Rabies protocols must be followed

FRIDAY, 16 OCT 2009 03:44AM

This letter is in response to the Sept. 28 letter to the editor titled, "Abolish rabid policy" by Joel Joseph Schiff.

I AM extremely disheartened to see that World Rabies Day was used as a way to further a personal vendetta of slander and paranoid rambling. I feel the trust of the people of Guam was betrayed. This day is intended to remind all of us of the seriousness of this global disease and to renew vigilance in the fight to eradicate it. Instead of facts and education, I open my paper to read a deliberate ploy to mislead the public through inaccurate and false information.

While there are some countries that are considered "rabies-free", they do not all follow the same protocol regarding rabies prevention. Australia uses limited vaccination, while Japan credits its rabies free status to its strict vaccination and quarantine protocols.

As noted in the Regulatory Systems for Prevention and Control of Rabies, Japan (Emer Infect Dis. September 2008): "Japan is one of the few rabies-free countries. Although three imported cases of human rabies were seen in 1970 and 2006, no other cases have been reported for over 50 years. The elimination of rabies in Japan is attributed to not only its geographical isolation but also to effective prevention and control measures, such as registration and vaccination of domestic dogs, requiring quarantine of susceptible imported animals, and national plans of action based on scientific research."

The reason that some "rabies-free" countries do not vaccinate, is not due to vaccination leading to false information as previously implied. In fact, the first rabies vaccines were not killed, but live viruses, and there was a fear that they may cause an outbreak of the disease. Modern rabies vaccines are killed viruses, so this risk is no longer a concern. As rabies spreads into more and more countries, these outdated policies will probably be changed.
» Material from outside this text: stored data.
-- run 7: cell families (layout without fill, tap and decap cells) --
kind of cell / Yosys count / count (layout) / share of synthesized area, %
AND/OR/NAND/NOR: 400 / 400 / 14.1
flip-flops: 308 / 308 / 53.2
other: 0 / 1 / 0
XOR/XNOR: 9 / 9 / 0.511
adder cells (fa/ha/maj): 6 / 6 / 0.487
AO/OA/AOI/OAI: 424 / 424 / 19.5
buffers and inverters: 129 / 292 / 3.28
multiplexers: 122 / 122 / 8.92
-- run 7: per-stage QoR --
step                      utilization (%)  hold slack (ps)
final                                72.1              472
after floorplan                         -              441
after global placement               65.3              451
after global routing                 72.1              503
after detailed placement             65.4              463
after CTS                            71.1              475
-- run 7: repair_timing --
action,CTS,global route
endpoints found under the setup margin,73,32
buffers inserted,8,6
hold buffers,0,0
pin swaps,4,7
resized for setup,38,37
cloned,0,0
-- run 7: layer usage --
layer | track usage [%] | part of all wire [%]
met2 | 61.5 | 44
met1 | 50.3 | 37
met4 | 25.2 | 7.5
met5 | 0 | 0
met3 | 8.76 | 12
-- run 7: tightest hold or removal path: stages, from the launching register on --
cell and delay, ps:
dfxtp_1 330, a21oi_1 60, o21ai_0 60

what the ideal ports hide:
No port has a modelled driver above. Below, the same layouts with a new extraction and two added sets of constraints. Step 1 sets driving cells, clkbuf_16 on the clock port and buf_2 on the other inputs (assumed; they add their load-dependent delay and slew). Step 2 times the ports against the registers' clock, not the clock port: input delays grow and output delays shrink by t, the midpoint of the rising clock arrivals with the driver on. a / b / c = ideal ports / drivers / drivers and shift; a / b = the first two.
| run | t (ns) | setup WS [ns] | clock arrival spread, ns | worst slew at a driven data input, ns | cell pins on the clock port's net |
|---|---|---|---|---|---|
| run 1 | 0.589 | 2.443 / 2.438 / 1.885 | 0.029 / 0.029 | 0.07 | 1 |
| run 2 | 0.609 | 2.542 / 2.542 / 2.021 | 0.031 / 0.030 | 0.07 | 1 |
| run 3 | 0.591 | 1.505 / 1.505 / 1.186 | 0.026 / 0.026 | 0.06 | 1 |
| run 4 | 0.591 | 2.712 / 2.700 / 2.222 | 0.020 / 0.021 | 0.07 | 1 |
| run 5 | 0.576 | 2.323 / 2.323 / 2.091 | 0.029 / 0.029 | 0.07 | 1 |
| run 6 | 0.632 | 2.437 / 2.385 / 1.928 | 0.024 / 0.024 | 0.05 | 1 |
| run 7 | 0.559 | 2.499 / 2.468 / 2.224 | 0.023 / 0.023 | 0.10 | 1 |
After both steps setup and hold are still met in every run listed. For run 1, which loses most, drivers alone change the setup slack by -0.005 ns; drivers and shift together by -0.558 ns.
All rabies-free countries have strict quarantine protocols, whether they vaccinate or not. The CDC states, "Despite evidence that control of dog rabies through programs of animal vaccinations and elimination of stray dogs can reduce the incidence of human rabies, exposure to rabid dogs is still the cause of over 90 percent of human exposures to rabies and 99 percent of human deaths worldwide."
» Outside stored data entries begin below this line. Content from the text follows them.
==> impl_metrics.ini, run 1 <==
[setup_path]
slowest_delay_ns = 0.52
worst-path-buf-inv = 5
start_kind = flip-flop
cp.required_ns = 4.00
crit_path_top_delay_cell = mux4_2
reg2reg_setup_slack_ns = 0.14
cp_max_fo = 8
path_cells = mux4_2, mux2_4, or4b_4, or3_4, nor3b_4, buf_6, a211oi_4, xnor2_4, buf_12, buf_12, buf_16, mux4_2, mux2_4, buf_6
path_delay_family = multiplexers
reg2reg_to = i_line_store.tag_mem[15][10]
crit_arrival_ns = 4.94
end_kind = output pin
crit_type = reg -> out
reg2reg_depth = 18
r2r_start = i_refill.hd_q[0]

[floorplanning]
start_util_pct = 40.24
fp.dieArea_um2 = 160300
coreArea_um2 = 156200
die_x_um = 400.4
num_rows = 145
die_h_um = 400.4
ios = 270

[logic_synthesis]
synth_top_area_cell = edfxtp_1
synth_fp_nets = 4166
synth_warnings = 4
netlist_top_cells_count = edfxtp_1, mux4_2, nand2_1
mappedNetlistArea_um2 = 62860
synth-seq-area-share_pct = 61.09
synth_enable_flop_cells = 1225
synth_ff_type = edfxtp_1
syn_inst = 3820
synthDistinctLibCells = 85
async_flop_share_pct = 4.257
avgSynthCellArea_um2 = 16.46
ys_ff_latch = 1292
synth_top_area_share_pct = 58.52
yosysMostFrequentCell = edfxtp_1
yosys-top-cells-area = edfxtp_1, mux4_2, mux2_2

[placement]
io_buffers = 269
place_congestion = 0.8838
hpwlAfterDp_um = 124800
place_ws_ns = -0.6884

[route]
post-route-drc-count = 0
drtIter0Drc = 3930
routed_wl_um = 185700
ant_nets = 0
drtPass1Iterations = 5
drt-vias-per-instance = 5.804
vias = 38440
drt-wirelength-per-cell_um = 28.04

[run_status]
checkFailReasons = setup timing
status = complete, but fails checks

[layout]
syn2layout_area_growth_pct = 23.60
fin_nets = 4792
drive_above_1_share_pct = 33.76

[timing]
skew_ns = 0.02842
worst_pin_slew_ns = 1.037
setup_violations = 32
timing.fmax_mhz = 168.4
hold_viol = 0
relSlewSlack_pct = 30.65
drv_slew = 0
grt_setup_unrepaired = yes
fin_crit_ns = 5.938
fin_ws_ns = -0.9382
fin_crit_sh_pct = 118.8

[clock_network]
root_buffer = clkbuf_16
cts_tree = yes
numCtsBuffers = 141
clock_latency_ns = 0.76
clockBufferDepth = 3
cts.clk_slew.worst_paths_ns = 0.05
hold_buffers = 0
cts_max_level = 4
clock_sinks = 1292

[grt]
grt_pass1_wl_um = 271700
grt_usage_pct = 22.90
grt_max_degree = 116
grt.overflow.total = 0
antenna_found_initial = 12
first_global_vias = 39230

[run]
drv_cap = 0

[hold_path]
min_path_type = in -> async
It is imperative to remember that rabies is endemic in some of our neighboring communities such as the Philippines It could easily cross the border of Guam on a boat, through an infected animal, or even an infected person. Bali, a country considered "rabies-free" is now experiencing an outbreak of rabies, with as many as 12 human deaths so far. Bali is in a state of emergency, looking to Australia to help with the vaccination and/or euthanization of hundreds of dogs. Ireland, another "rabies-free" country has experienced a human death to rabies this year.

Guam, although "rabies-free," has an extremely transient population, with people coming from all over the world, adding to the potential of an accidental breach of the rabies virus. This is why the military and the government of Guam require rabies vaccinations and strict quarantine laws. In reality, Guam is not doing enough to protect against rabies. We need to enforce the registration and leash laws and take care of the stray dog populations that harbor many diseases. We cannot afford to be lax in our rabies protocols, and I encourage every person to take the initiative to obtain accurate information by doing research on this serious and fatal disease. Get the facts that are actually factual at cdc.gov and avma.org.